The Kwacha’s Muzala (fast pace) gain to the Rand is both sweat and ‘chileya’ (Bad) music to ears of majority ordinary Zambians. Sweat because most goods and services they consume are imported from South Africa and means they should become affordable comparatively on a year to year basis. It’s however Chileya music to their ears because the companies or providers and sellers of the goods and services from South Africa have refused to reduce their prices.

In the years when the Kwacha depreciated against the Rand, the same companies were quick to increase their prices. They would do it on a daily basis. “The Rand keeps gaining “ they would say to the the Zambian consumer abeit arrogantly. With the current opposite scenario when “ the Kwacha keeps gaining”, the owners of these companies are Zeee (quite).

I take the liberty to hereby ‘Name & Shame’ these greedy goods and services providers in Zambia managed from South Africa. They are DSTV (Multichoice), Shoprite, Pick N Pay, Game stores, Choppies, Mr Price, PEP stores and many others.

As for Shoprite, I remember them insisting feeding us imported potatoes and onions from South Africa when the exchange rate was in their favour (weak Kwacha). They would even lie that local farmers were failing to supply them specific quality produce for their standards and same could only be found in SA.

I now read in the press in SA that these companies are not reducing prices because the produce they buy from local farmers and suppliers remains expensive as they pay in the local currency (Kwacha). In that case one can argue that Shoprite may aswell continue bringing into Zambia their potatoes and onions if that will make them reduce prices by 60% as gained by the Kwacha against the Rand.
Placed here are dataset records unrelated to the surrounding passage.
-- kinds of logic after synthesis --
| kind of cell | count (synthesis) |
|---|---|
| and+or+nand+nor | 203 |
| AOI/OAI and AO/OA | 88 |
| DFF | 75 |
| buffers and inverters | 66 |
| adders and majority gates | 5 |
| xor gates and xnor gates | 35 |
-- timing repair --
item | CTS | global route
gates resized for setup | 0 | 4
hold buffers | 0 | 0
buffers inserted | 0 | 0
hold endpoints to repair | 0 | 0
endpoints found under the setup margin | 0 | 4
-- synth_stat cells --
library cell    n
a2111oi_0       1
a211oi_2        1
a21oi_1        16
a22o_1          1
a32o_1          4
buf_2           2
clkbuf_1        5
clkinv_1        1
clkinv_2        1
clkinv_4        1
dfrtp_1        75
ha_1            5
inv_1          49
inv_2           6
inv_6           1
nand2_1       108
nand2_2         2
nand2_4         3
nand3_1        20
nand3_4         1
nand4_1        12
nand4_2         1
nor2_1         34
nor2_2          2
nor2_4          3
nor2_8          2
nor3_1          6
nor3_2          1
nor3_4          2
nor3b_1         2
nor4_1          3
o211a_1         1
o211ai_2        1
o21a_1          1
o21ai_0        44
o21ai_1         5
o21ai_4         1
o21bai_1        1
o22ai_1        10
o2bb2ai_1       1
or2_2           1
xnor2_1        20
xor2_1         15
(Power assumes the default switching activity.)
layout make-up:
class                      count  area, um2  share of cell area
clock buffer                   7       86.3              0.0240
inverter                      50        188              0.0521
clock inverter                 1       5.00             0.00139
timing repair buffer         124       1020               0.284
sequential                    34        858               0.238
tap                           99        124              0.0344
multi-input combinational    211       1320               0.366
For simplicity, a Zambian now needs 90 Ngwee to buy 1 Rand. May this reflect on all prices for good and services from SA.

As a rider though, there is a twist to the tale due to Inflation differentials of the two Countries that then ignites issues of cost of living or quality of life for citizens. Thats some long article of another day however.

For today our eyes are on the ball. DSTV, Shoprite, Pick N Pay, Mr Price, PEP et al must reduce their prices in Zambia. They must do this soonest on their own otherwise they should be ‘cited’ for ‘obtaining money from Zambian citizens by false pretense’ vis a vis the real value of they goods and services they provide given the very weak Rand against the Kwacha.